Imam Gazali mengatakan bahwa hakikat ridha adalah tatkala hati senantiasa dalam keadaan sibuk
mengingatnya. Berdasarkan pernyataan tersebut dapat dipahami bahwa seluruh
aktivitas kehidupan manusia hendaknya selalu berada dalam kerangka mencari
keridhaan Allah.
rang yang ridha terhadap ketentuan dan kepastian Allah, dia akan menjadikan
Allah sebagai penuntun dalam segala urusannya, dia akan berpegang teguh
kepada-Nya, dan yakin
“ Allah berfirman: "Ini adalah suatu hari yang bermanfaat
bagi orang-orang yang benar kebenaran mereka. bagi mereka surga yang dibawahnya
mengalir sungai-sungai; mereka kekal di dalamnya selama-lamanya; Allah ridha
terhadapNya. Itulah keberuntungan yang paling besar".(QS. Al Maaidah [5]: 119)

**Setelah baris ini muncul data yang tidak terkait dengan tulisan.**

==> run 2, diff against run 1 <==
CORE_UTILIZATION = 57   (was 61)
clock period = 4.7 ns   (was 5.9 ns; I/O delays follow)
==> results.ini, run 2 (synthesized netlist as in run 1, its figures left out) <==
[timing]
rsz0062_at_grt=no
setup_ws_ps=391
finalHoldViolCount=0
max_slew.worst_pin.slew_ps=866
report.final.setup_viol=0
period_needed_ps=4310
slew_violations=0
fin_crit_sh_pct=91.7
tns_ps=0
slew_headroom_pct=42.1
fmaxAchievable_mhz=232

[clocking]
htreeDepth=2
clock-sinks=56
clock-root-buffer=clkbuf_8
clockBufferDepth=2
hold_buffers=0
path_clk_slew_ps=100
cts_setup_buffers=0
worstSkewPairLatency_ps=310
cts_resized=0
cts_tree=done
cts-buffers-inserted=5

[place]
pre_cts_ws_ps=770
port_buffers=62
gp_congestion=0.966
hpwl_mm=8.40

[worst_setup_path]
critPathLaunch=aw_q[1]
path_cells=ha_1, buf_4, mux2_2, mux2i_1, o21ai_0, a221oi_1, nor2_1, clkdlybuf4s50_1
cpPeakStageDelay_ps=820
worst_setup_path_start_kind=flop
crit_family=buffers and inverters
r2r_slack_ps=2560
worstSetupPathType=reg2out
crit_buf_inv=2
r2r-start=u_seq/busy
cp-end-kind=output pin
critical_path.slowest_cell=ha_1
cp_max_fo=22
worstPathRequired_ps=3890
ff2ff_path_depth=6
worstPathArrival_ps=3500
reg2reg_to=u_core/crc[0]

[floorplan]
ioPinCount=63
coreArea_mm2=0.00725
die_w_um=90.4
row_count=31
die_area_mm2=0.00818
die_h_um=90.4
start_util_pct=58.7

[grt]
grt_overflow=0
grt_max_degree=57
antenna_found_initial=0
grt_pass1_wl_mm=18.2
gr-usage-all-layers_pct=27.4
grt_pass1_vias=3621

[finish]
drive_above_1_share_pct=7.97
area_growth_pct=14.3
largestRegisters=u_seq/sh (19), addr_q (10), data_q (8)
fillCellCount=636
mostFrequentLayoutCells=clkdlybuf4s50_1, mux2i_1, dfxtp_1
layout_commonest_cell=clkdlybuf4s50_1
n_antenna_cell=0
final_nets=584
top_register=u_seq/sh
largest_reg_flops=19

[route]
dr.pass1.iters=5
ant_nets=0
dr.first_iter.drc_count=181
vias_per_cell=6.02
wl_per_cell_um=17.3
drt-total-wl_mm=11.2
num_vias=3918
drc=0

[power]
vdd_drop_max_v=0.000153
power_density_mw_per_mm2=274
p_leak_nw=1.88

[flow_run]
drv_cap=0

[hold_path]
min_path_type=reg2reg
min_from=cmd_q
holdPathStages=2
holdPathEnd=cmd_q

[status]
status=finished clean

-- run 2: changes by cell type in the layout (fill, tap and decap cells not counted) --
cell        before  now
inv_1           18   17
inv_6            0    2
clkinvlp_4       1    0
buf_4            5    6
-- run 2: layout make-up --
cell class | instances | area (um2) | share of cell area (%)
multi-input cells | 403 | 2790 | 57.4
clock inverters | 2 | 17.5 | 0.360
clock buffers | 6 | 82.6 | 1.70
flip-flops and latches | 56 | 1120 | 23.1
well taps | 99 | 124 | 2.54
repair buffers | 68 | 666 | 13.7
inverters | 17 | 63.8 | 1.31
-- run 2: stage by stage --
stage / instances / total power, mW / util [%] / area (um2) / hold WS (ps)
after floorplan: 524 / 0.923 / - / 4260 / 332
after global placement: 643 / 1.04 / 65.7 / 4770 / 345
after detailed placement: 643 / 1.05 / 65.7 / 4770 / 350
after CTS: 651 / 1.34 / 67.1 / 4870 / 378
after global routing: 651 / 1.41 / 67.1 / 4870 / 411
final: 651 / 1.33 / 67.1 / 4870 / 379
**src/rtl/sqi_irq_pkg.sv**
```systemverilog
package sqi_irq_pkg;

  // Number of status bit positions and register data width
  localparam int NSRC   = 12;
  localparam int DATA_W = 13;
  localparam int THR_W  = 5;

  // Source bit positions (the layout is shared by status and both masks)
  localparam int B_TX_EMPTY = 0;
  localparam int B_TX_FULL  = 1;
  localparam int B_TX_THR   = 2;
  localparam int B_RX_EMPTY = 3;
  localparam int B_RX_FULL  = 4;
  localparam int B_RX_THR   = 5;
  localparam int B_DESC     = 9;
  localparam int B_PKT      = 10;
  localparam int B_DMAERR   = 11;

  localparam logic [NSRC-1:0] SRC_MASK  = 12'hE3F;
  localparam logic [NSRC-1:0] SOFT_SEED = 12'h009;
  localparam logic [THR_W-1:0] THR_DEFAULT = 5'd1;

  typedef enum logic [1:0] {
    SEL_STATUS = 2'd0,
    SEL_ENABLE = 2'd1,
    SEL_SIGEN  = 2'd2,
    SEL_THRESH = 2'd3
  } reg_sel_e;

  // Transmit side wants service while it has drained to the mark
  function automatic logic tx_mark_met(int unsigned lvl, int unsigned mark);
    return lvl <= mark;
  endfunction

  // Receive side wants service once it has filled to the mark
  function automatic logic rx_mark_met(int unsigned lvl, int unsigned mark);
    return lvl >= mark;
  endfunction

  function automatic logic [DATA_W-1:0] pack_thresh(logic [THR_W-1:0] txm,
                                                    logic [THR_W-1:0] rxm);
    return {txm, 3'b000, rxm};
  endfunction

endpackage

```
**src/rtl/sqi_irq_cond.sv**
```systemverilog
module sqi_irq_cond
  import sqi_irq_pkg::*;
#(
  parameter int DEPTH = 16,
  parameter int LVL_W = $clog2(DEPTH + 1)
) (
  input  logic [LVL_W-1:0] tx_level,
  input  logic [LVL_W-1:0] rx_level,
  input  logic [THR_W-1:0] tx_mark,
  input  logic [THR_W-1:0] rx_mark,
  input  logic             desc_done,
  input  logic             pkt_done,
  input  logic             dma_err,
  output logic [NSRC-1:0]  set_vec
);

  localparam logic [LVL_W-1:0] FULL_LVL = LVL_W'(DEPTH);

  // Named level events, visible to assertions and waveforms
  logic tx_empty_w, tx_full_w, tx_mark_w;
  logic rx_empty_w, rx_full_w, rx_mark_w;

  assign tx_empty_w = (tx_level == '0);
  assign tx_full_w  = (tx_level == FULL_LVL);
  assign tx_mark_w  = tx_mark_met(32'(tx_level), 32'(tx_mark));
  assign rx_empty_w = (rx_level == '0);
  assign rx_full_w  = (rx_level == FULL_LVL);
  assign rx_mark_w  = rx_mark_met(32'(rx_level), 32'(rx_mark));

  always_comb begin
    set_vec             = '0;
    set_vec[B_TX_EMPTY] = tx_empty_w;
    set_vec[B_TX_FULL]  = tx_full_w;
    set_vec[B_TX_THR]   = tx_mark_w;
    set_vec[B_RX_EMPTY] = rx_empty_w;
    set_vec[B_RX_FULL]  = rx_full_w;
    set_vec[B_RX_THR]   = rx_mark_w;
    set_vec[B_DESC]     = desc_done;
    set_vec[B_PKT]      = pkt_done;
    set_vec[B_DMAERR]   = dma_err;
  end

  // A FIFO cannot be empty and full at once when depth is non-zero
  always_comb begin
    if (DEPTH > 0) begin
      a_empty_full_excl_r4: assert (!(tx_empty_w && tx_full_w) && !(rx_empty_w && rx_full_w));
    end
  end

endmodule

```
**src/rtl/sqi_irq_status.sv**
```systemverilog
module sqi_irq_status
  import sqi_irq_pkg::*;
(
  input  logic            clk,
  input  logic            rst_n,
  input  logic            soft_i,
  input  logic [NSRC-1:0] set_vec,
  input  logic [NSRC-1:0] clr_vec,
  output logic [NSRC-1:0] status_o
);

  logic [NSRC-1:0] st_q;

  for (genvar i = 0; i < NSRC; i++) begin : g_bit
    always_ff @(posedge clk or negedge rst_n) begin
      if (!rst_n)      st_q[i] <= 1'b0;
      else if (soft_i) st_q[i] <= SOFT_SEED[i];
      else             st_q[i] <= (st_q[i] & ~clr_vec[i]) | set_vec[i];
    end

    if (SRC_MASK[i]) begin : g_impl
      p_event_latch_r5: assert property (@(posedge clk) disable iff (!rst_n)
        (set_vec[i] && !soft_i) |=> status_o[i]);
      p_sticky_r6: assert property (@(posedge clk) disable iff (!rst_n)
        (status_o[i] && !clr_vec[i] && !soft_i) |=> status_o[i]);
      p_w1c_r7: assert property (@(posedge clk) disable iff (!rst_n)
        (status_o[i] && clr_vec[i] && !set_vec[i] && !soft_i) |=> !status_o[i]);
    end else begin : g_hole
      p_hole_zero_r1: assert property (@(posedge clk) disable iff (!rst_n)
        !status_o[i]);
    end
  end

  assign status_o = st_q & SRC_MASK;

  p_soft_seed_r9: assert property (@(posedge clk) disable iff (!rst_n)
    soft_i |=> (status_o == SOFT_SEED));

endmodule

```
**src/rtl/sqi_irq_regs.sv**
```systemverilog
module sqi_irq_regs
  import sqi_irq_pkg::*;
(
  input  logic              clk,
  input  logic              rst_n,
  input  logic              soft_i,
  input  logic              reg_wr,
  input  logic [1:0]        reg_sel,
  input  logic [DATA_W-1:0] reg_wdata,
  input  logic [NSRC-1:0]   status_i,
  output logic [NSRC-1:0]   en_o,
  output logic [NSRC-1:0]   sig_o,
  output logic [THR_W-1:0]  tx_mark_o,
  output logic [THR_W-1:0]  rx_mark_o,
  output logic [NSRC-1:0]   clr_vec,
  output logic [DATA_W-1:0] reg_rdata
);

  reg_sel_e sel;
  logic wr_status, wr_enable, wr_sigen, wr_thresh;

  assign sel       = reg_sel_e'(reg_sel);
  assign wr_status = reg_wr && (sel == SEL_STATUS);
  assign wr_enable = reg_wr && (sel == SEL_ENABLE);
  assign wr_sigen  = reg_wr && (sel == SEL_SIGEN);
  assign wr_thresh = reg_wr && (sel == SEL_THRESH);

  assign clr_vec = wr_status ? reg_wdata[NSRC-1:0] : '0;

  logic [NSRC-1:0]  en_q, sig_q;
  logic [THR_W-1:0] txm_q, rxm_q;

  always_ff @(posedge clk or negedge rst_n) begin
    if (!rst_n) begin
      en_q  <= '0;
      sig_q <= '0;
      txm_q <= THR_DEFAULT;
      rxm_q <= THR_DEFAULT;
    end else if (soft_i) begin
      en_q  <= '0;
      sig_q <= '0;
      txm_q <= THR_DEFAULT;
      rxm_q <= THR_DEFAULT;
    end else begin
      if (wr_enable) en_q  <= reg_wdata[NSRC-1:0] & SRC_MASK;
      if (wr_sigen)  sig_q <= reg_wdata[NSRC-1:0] & SRC_MASK;
      if (wr_thresh) begin
        txm_q <= reg_wdata[12:8];
        rxm_q <= reg_wdata[THR_W-1:0];
      end
    end
  end

  assign en_o      = en_q;
  assign sig_o     = sig_q;
  assign tx_mark_o = txm_q;
  assign rx_mark_o = rxm_q;

  always_comb begin
    unique case (sel)
      SEL_STATUS: reg_rdata = {1'b0, status_i};
      SEL_ENABLE: reg_rdata = {1'b0, en_q};
      SEL_SIGEN:  reg_rdata = {1'b0, sig_q};
      SEL_THRESH: reg_rdata = pack_thresh(txm_q, rxm_q);
      default:    reg_rdata = '0;
    endcase
  end

  p_soft_defaults_r9: assert property (@(posedge clk) disable iff (!rst_n)
    soft_i |=> (en_o == '0 && sig_o == '0 &&
                tx_mark_o == THR_DEFAULT && rx_mark_o == THR_DEFAULT));
  p_enable_hold_r10: assert property (@(posedge clk) disable iff (!rst_n)
    (!wr_enable && !soft_i) |=> $stable(en_o));
  p_sigen_hold_r10: assert property (@(posedge clk) disable iff (!rst_n)
    (!wr_sigen && !soft_i) |=> $stable(sig_o));

endmodule

```
**src/rtl/sqi_irq_hub.sv**
```systemverilog
module sqi_irq_hub
  import sqi_irq_pkg::*;
#(
  parameter int DEPTH = 16,
  parameter int LVL_W = $clog2(DEPTH + 1)
) (
  input  logic              clk,
  input  logic              rst_n,
  input  logic              soft_rst,
  input  logic [LVL_W-1:0]  tx_level,
  input  logic [LVL_W-1:0]  rx_level,
  input  logic              desc_done,
  input  logic              pkt_done,
  input  logic              dma_err,
  input  logic              reg_wr,
  input  logic [1:0]        reg_sel,
  input  logic [DATA_W-1:0] reg_wdata,
  output logic [DATA_W-1:0] reg_rdata,
  output logic              irq
);

  logic [NSRC-1:0]  set_w, clr_w, status_w, en_w, sig_w;
  logic [THR_W-1:0] txm_w, rxm_w;
  logic             gate_w;
  logic             irq_q;

  sqi_irq_cond #(.DEPTH(DEPTH), .LVL_W(LVL_W)) u_cond (
    .tx_level (tx_level),
    .rx_level (rx_level),
    .tx_mark  (txm_w),
    .rx_mark  (rxm_w),
    .desc_done(desc_done),
    .pkt_done (pkt_done),
    .dma_err  (dma_err),
    .set_vec  (set_w)
  );

  sqi_irq_status u_status (
    .clk     (clk),
    .rst_n   (rst_n),
    .soft_i  (soft_rst),
    .set_vec (set_w),
    .clr_vec (clr_w),
    .status_o(status_w)
  );

  sqi_irq_regs u_regs (
    .clk      (clk),
    .rst_n    (rst_n),
    .soft_i   (soft_rst),
    .reg_wr   (reg_wr),
    .reg_sel  (reg_sel),
    .reg_wdata(reg_wdata),
    .status_i (status_w),
    .en_o     (en_w),
    .sig_o    (sig_w),
    .tx_mark_o(txm_w),
    .rx_mark_o(rxm_w),
    .clr_vec  (clr_w),
    .reg_rdata(reg_rdata)
  );

  // Both masks must pass a pending source before the line can rise
  assign gate_w = |(status_w & en_w & sig_w);

  always_ff @(posedge clk or negedge rst_n) begin
    if (!rst_n) irq_q <= 1'b0;
    else        irq_q <= gate_w;
  end

  assign irq = irq_q;

  p_irq_rise_r8: assert property (@(posedge clk) disable iff (!rst_n)
    (|(status_w & en_w & sig_w)) |=> irq);
  p_irq_needs_all_r8: assert property (@(posedge clk) disable iff (!rst_n)
    irq |-> ($past(|status_w) && $past(|en_w) && $past(|sig_w)));

endmodule

```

Untuk lebih jelasnya berikut diketengahkan contoh Ridla
Segala sesuatu yang menimpa kita adalah kehendak-Nya. Tugas
kita sebagai manusia hanyalah berusaha dan bertawakal kepada-Nya. Kita
selayaknya senantiasa bersikap ridha kepada qadha
dan qadarn-Nya walaupun terkadang
pahit dan menyakitkan. Sikap ridha adalah cerminan kepatuhan hamba kepada
Penciptanya. Apapun bentuk pemberian-Nya merupakan yang terbaik untuk kita.